— Task prompt —
Write the data below out again, exactly as each line reads.

(Collected data)
*****
**src/rtl/tx_handshake_ctrl.sv**
```systemverilog
// tx_handshake_ctrl: stop-and-wait sender for the TSPIN link.
// Sends one packet, waits for a matching ACK, resends on timeout.
module tx_handshake_ctrl #(
  parameter int TIMEOUT_CYCLES = 100,
  parameter int MAX_RETRIES    = 3
) (
  input  logic clk,
  input  logic rst_l,
  input  logic send_req,
  output logic send_ready,
  output logic tx_start,
  output logic tx_seq_num,
  input  logic tx_done,
  input  logic ack_valid,
  input  logic ack_pid,
  input  logic ack_seq_num,
  output logic send_done,
  output logic send_fail,
  output logic [$clog2(MAX_RETRIES+1):0] retry_cnt
);

  localparam int TMR_W = $clog2(TIMEOUT_CYCLES);
  localparam int RTY_W = $clog2(MAX_RETRIES+1) + 1;
  localparam logic PID_ACK = 1'b1;

  typedef enum logic [1:0] {
    IDLE,
    SEND,
    WAIT_TX,
    WAIT_ACK
  } state_t;

  state_t           r_state;
  logic [TMR_W-1:0] r_tmr;
  logic [RTY_W-1:0] r_rty;
  logic             r_seq;
  logic             r_tx_start;
  logic             r_done;
  logic             r_fail;

  logic w_ack_match;
  logic w_timeout;
  logic w_can_retry;

  assign w_ack_match = ack_valid
                     & (ack_pid == PID_ACK)
                     & (ack_seq_num == r_seq);
  assign w_timeout   = (r_tmr == TMR_W'(TIMEOUT_CYCLES - 1));
  assign w_can_retry = (r_rty < RTY_W'(MAX_RETRIES));

  always_ff @(posedge clk or negedge rst_l) begin
    if (!rst_l) begin
      r_state    <= IDLE;
      r_tmr      <= '0;
      r_rty      <= '0;
      r_seq      <= 1'b0;
      r_tx_start <= 1'b0;
      r_done     <= 1'b0;
      r_fail     <= 1'b0;
    end else begin
      r_tx_start <= 1'b0;
      r_done     <= 1'b0;
      r_fail     <= 1'b0;
      unique case (r_state)
        IDLE: begin
          if (send_req) begin
            r_state    <= SEND;
            r_rty      <= '0;
            r_tx_start <= 1'b1;
          end
        end
        SEND: begin
          r_state <= WAIT_TX;
        end
        WAIT_TX: begin
          if (tx_done) begin
            r_state <= WAIT_ACK;
            r_tmr   <= '0;
          end
        end
        WAIT_ACK: begin
          r_tmr <= r_tmr + TMR_W'(1);
          // ACK beats timeout when both land in the same cycle
          if (w_ack_match) begin
            r_done  <= 1'b1;
            r_seq   <= ~r_seq;
            r_state <= IDLE;
          end else if (w_timeout) begin
            if (w_can_retry) begin
              r_rty      <= r_rty + RTY_W'(1);
              r_tx_start <= 1'b1;
              r_state    <= SEND;
            end else begin
              r_fail  <= 1'b1;
              r_state <= IDLE;
            end
          end
        end
        default: begin
          r_state <= IDLE;
        end
      endcase
    end
  end

  assign send_ready = (r_state == IDLE);
  assign tx_start   = r_tx_start;
  assign tx_seq_num = r_seq;
  assign send_done  = r_done;
  assign send_fail  = r_fail;
  assign retry_cnt  = r_rty;

endmodule

```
*****
— Completed exercise —
**src/rtl/tx_handshake_ctrl.sv**
```systemverilog
// tx_handshake_ctrl: stop-and-wait sender for the TSPIN link.
// Sends one packet, waits for a matching ACK, resends on timeout.
module tx_handshake_ctrl #(
  parameter int TIMEOUT_CYCLES = 100,
  parameter int MAX_RETRIES    = 3
) (
  input  logic clk,
  input  logic rst_l,
  input  logic send_req,
  output logic send_ready,
  output logic tx_start,
  output logic tx_seq_num,
  input  logic tx_done,
  input  logic ack_valid,
  input  logic ack_pid,
  input  logic ack_seq_num,
  output logic send_done,
  output logic send_fail,
  output logic [$clog2(MAX_RETRIES+1):0] retry_cnt
);

  localparam int TMR_W = $clog2(TIMEOUT_CYCLES);
  localparam int RTY_W = $clog2(MAX_RETRIES+1) + 1;
  localparam logic PID_ACK = 1'b1;

  typedef enum logic [1:0] {
    IDLE,
    SEND,
    WAIT_TX,
    WAIT_ACK
  } state_t;

  state_t           r_state;
  logic [TMR_W-1:0] r_tmr;
  logic [RTY_W-1:0] r_rty;
  logic             r_seq;
  logic             r_tx_start;
  logic             r_done;
  logic             r_fail;

  logic w_ack_match;
  logic w_timeout;
  logic w_can_retry;

  assign w_ack_match = ack_valid
                     & (ack_pid == PID_ACK)
                     & (ack_seq_num == r_seq);
  assign w_timeout   = (r_tmr == TMR_W'(TIMEOUT_CYCLES - 1));
  assign w_can_retry = (r_rty < RTY_W'(MAX_RETRIES));

  always_ff @(posedge clk or negedge rst_l) begin
    if (!rst_l) begin
      r_state    <= IDLE;
      r_tmr      <= '0;
      r_rty      <= '0;
      r_seq      <= 1'b0;
      r_tx_start <= 1'b0;
      r_done     <= 1'b0;
      r_fail     <= 1'b0;
    end else begin
      r_tx_start <= 1'b0;
      r_done     <= 1'b0;
      r_fail     <= 1'b0;
      unique case (r_state)
        IDLE: begin
          if (send_req) begin
            r_state    <= SEND;
            r_rty      <= '0;
            r_tx_start <= 1'b1;
          end
        end
        SEND: begin
          r_state <= WAIT_TX;
        end
        WAIT_TX: begin
          if (tx_done) begin
            r_state <= WAIT_ACK;
            r_tmr   <= '0;
          end
        end
        WAIT_ACK: begin
          r_tmr <= r_tmr + TMR_W'(1);
          // ACK beats timeout when both land in the same cycle
          if (w_ack_match) begin
            r_done  <= 1'b1;
            r_seq   <= ~r_seq;
            r_state <= IDLE;
          end else if (w_timeout) begin
            if (w_can_retry) begin
              r_rty      <= r_rty + RTY_W'(1);
              r_tx_start <= 1'b1;
              r_state    <= SEND;
            end else begin
              r_fail  <= 1'b1;
              r_state <= IDLE;
            end
          end
        end
        default: begin
          r_state <= IDLE;
        end
      endcase
    end
  end

  assign send_ready = (r_state == IDLE);
  assign tx_start   = r_tx_start;
  assign tx_seq_num = r_seq;
  assign send_done  = r_done;
  assign send_fail  = r_fail;
  assign retry_cnt  = r_rty;

endmodule

```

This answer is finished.